*** Begin section ***
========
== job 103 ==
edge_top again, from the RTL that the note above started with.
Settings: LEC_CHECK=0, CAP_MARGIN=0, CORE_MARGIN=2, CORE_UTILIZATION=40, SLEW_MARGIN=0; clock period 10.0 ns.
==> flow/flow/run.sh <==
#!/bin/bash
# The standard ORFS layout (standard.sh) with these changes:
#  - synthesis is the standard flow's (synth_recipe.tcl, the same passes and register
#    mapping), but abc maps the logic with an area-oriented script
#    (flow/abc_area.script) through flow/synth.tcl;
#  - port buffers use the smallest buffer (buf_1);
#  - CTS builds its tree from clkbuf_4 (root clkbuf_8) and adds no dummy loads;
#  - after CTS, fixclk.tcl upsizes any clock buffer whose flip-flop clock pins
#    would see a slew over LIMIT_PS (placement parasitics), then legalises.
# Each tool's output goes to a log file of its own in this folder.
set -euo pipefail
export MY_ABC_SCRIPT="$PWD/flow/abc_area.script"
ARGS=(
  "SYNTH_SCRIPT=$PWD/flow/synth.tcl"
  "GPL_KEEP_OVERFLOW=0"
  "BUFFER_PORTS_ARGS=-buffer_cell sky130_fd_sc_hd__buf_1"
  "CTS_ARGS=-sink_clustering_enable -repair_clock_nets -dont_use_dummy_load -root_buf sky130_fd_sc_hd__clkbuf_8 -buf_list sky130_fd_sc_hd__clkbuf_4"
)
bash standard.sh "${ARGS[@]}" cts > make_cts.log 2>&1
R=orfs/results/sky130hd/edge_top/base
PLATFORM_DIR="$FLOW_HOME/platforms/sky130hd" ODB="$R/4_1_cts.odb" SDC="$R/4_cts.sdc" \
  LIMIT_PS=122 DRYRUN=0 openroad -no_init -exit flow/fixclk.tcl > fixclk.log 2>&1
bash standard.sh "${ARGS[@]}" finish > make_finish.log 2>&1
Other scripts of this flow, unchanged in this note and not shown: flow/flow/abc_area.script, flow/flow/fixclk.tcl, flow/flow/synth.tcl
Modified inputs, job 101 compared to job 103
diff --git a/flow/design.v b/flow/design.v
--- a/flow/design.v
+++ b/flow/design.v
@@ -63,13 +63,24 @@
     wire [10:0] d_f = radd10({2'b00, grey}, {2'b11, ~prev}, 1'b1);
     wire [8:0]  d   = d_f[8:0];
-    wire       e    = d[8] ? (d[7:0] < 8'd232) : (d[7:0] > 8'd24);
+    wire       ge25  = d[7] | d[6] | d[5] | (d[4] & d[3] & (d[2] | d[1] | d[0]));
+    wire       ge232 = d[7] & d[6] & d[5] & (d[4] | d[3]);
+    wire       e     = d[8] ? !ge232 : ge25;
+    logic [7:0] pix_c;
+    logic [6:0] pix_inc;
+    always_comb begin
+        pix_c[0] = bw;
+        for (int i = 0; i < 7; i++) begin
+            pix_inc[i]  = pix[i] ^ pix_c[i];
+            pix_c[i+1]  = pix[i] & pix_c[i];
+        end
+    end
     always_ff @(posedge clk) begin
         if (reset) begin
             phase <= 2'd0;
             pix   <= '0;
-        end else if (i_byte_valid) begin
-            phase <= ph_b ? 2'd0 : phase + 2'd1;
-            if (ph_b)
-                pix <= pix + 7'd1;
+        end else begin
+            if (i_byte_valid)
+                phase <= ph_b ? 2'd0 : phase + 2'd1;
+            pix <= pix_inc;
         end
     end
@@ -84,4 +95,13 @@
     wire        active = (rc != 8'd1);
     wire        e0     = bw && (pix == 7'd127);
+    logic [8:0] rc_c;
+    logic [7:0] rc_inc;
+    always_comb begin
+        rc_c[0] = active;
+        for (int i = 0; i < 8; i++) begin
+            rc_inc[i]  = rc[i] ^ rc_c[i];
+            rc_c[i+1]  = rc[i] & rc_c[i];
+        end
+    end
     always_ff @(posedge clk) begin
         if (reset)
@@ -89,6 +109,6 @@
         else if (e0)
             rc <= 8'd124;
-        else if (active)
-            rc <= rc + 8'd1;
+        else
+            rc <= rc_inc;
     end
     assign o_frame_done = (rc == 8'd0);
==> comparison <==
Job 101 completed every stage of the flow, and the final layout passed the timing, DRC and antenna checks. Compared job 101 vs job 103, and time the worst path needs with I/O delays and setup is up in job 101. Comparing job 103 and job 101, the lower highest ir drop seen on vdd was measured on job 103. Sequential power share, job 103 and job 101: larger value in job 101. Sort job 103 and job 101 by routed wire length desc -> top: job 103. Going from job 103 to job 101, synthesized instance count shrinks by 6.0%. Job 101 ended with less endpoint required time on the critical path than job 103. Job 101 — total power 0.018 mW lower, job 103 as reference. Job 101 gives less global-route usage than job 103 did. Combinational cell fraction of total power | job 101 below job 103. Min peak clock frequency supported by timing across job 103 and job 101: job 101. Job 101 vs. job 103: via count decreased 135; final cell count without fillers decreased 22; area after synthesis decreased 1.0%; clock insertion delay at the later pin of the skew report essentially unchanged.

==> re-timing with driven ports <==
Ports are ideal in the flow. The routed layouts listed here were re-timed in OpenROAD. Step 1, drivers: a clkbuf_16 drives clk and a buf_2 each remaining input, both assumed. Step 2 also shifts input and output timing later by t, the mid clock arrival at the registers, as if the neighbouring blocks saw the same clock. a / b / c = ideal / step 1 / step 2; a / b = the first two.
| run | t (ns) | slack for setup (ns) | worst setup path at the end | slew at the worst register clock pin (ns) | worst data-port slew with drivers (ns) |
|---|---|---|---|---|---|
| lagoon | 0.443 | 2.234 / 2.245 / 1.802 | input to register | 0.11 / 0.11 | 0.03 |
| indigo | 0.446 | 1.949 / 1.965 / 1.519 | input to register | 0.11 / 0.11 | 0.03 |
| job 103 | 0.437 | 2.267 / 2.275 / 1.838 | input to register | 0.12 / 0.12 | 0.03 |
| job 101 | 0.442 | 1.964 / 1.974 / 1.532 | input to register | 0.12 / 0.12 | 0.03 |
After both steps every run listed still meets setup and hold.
*** End section ***
*** Begin section ***
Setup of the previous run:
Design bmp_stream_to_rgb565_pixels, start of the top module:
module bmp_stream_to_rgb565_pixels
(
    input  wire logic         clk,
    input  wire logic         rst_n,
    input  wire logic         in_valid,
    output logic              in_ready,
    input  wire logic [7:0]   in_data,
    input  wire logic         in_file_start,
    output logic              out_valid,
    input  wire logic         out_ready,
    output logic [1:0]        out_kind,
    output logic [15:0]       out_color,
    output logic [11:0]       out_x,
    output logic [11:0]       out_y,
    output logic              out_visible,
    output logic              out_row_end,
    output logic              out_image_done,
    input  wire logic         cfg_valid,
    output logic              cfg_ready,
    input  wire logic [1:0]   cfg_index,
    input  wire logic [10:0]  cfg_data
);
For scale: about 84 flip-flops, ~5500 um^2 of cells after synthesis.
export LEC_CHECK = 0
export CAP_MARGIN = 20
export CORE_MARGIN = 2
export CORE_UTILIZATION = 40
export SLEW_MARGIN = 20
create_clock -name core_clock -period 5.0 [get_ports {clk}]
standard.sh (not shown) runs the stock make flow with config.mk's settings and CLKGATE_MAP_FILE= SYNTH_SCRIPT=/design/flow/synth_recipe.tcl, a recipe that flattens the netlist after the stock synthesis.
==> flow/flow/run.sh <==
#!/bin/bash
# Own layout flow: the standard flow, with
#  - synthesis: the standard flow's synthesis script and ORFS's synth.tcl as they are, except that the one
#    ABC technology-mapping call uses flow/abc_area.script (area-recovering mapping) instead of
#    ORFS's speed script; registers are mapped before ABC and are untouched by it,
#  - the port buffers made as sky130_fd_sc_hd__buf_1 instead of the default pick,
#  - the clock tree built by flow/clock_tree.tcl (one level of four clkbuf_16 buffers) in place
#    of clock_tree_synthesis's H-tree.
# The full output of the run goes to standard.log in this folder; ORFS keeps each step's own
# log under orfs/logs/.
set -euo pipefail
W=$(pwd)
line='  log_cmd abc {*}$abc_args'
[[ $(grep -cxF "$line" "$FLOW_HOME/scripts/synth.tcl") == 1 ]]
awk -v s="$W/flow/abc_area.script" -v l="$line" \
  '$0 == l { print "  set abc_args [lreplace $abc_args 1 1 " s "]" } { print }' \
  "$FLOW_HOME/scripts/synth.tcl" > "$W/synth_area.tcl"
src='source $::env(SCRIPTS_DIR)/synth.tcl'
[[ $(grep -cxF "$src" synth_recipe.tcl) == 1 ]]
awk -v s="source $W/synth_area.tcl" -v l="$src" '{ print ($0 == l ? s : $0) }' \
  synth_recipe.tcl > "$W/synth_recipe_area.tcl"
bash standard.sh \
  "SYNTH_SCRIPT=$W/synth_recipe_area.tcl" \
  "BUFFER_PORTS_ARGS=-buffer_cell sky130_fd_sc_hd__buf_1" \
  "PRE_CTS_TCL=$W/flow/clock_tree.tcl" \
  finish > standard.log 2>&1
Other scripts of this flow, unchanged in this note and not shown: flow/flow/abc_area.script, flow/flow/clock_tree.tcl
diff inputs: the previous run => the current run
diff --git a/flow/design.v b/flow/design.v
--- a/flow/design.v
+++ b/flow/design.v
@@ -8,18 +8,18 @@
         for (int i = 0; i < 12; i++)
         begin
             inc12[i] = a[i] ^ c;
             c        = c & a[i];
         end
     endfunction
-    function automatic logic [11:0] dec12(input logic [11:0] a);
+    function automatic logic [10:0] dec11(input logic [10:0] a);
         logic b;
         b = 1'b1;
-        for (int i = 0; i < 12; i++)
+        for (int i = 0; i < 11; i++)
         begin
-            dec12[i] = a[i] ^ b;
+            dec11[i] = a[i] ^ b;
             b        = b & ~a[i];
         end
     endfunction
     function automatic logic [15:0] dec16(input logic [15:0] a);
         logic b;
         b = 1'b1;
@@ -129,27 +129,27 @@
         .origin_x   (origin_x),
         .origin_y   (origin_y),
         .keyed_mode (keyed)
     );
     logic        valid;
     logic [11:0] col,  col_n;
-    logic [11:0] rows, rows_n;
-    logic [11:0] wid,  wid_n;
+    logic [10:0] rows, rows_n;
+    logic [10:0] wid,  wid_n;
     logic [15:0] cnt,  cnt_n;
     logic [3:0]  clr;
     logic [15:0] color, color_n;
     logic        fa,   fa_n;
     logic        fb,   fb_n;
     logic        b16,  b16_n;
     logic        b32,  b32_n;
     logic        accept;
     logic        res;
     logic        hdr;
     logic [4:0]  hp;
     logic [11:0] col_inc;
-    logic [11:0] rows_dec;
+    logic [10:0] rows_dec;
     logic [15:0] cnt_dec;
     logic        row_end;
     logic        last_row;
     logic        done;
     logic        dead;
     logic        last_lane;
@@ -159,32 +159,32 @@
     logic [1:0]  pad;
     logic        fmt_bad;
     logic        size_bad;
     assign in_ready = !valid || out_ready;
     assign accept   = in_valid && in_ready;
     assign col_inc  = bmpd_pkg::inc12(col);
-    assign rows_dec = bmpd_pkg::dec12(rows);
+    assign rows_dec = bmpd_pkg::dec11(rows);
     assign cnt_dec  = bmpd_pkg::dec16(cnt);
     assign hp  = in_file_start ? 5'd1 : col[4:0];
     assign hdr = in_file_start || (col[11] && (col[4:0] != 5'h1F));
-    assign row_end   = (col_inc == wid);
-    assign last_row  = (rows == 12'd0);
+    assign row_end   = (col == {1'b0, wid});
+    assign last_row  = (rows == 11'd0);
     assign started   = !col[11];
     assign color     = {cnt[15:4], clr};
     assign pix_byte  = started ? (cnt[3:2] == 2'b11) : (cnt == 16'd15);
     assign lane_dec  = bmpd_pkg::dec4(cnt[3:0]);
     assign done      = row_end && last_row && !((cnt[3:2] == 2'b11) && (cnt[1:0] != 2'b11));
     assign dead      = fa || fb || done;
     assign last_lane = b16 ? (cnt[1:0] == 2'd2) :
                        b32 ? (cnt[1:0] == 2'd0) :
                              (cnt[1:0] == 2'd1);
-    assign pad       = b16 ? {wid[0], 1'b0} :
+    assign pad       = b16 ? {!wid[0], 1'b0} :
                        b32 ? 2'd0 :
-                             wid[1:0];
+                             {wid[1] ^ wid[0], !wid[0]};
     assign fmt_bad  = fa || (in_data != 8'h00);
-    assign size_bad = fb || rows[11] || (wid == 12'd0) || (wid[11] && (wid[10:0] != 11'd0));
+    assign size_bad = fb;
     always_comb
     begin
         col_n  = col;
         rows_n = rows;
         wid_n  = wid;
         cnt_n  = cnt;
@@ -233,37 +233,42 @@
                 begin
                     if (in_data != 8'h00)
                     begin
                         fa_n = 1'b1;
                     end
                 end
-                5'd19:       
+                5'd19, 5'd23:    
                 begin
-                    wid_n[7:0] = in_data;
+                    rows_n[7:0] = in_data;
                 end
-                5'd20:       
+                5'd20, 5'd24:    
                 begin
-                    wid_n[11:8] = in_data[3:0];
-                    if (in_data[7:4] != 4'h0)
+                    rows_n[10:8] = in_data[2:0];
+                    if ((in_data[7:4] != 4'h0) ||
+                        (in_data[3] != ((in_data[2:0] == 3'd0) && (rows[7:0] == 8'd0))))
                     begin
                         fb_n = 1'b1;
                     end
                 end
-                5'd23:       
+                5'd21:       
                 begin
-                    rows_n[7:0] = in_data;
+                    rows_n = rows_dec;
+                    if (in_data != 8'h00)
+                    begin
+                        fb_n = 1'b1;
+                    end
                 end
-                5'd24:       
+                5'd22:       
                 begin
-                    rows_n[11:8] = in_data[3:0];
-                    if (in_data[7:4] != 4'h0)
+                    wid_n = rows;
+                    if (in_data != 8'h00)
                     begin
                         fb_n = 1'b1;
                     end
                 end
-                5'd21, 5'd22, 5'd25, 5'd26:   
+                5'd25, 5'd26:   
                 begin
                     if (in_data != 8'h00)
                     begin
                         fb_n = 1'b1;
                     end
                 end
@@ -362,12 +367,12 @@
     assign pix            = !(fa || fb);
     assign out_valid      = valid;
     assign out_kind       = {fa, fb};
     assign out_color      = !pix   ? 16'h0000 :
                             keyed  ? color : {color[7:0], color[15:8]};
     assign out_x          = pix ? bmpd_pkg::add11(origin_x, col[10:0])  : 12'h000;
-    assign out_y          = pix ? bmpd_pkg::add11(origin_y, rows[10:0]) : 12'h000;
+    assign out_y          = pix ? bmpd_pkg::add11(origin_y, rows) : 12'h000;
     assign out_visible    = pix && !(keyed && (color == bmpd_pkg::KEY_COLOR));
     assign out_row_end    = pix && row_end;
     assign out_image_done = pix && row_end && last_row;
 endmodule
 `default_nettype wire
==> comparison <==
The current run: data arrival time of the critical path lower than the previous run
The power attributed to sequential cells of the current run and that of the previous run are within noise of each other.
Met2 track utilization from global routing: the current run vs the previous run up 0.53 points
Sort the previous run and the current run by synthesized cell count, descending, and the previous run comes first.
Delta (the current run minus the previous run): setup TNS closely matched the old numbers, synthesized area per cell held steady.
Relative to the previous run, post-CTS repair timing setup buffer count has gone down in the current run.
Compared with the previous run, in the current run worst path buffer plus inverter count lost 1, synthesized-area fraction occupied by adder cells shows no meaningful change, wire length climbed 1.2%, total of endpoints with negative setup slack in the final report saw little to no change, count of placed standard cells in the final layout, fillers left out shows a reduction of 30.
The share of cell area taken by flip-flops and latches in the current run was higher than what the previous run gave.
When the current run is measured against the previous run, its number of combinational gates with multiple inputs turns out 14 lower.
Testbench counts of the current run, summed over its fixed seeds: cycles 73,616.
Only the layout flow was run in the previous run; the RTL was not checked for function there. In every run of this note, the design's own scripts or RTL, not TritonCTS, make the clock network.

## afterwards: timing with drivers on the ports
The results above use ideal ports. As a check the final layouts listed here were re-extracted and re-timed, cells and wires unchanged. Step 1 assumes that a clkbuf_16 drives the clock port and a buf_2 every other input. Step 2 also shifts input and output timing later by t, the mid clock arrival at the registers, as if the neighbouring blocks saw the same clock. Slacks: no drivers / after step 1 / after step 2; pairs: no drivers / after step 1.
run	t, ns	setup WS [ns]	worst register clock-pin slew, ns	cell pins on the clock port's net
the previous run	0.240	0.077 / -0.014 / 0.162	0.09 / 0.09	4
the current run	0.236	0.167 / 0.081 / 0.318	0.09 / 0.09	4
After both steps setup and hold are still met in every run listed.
*** End section ***
Please report every line among the entries that includes "inputs".

FINISHED TASK ▸
Modified inputs, job 101 compared to job 103
diff inputs: the previous run => the current run
When the current run is measured against the previous run, its number of combinational gates with multiple inputs turns out 14 lower.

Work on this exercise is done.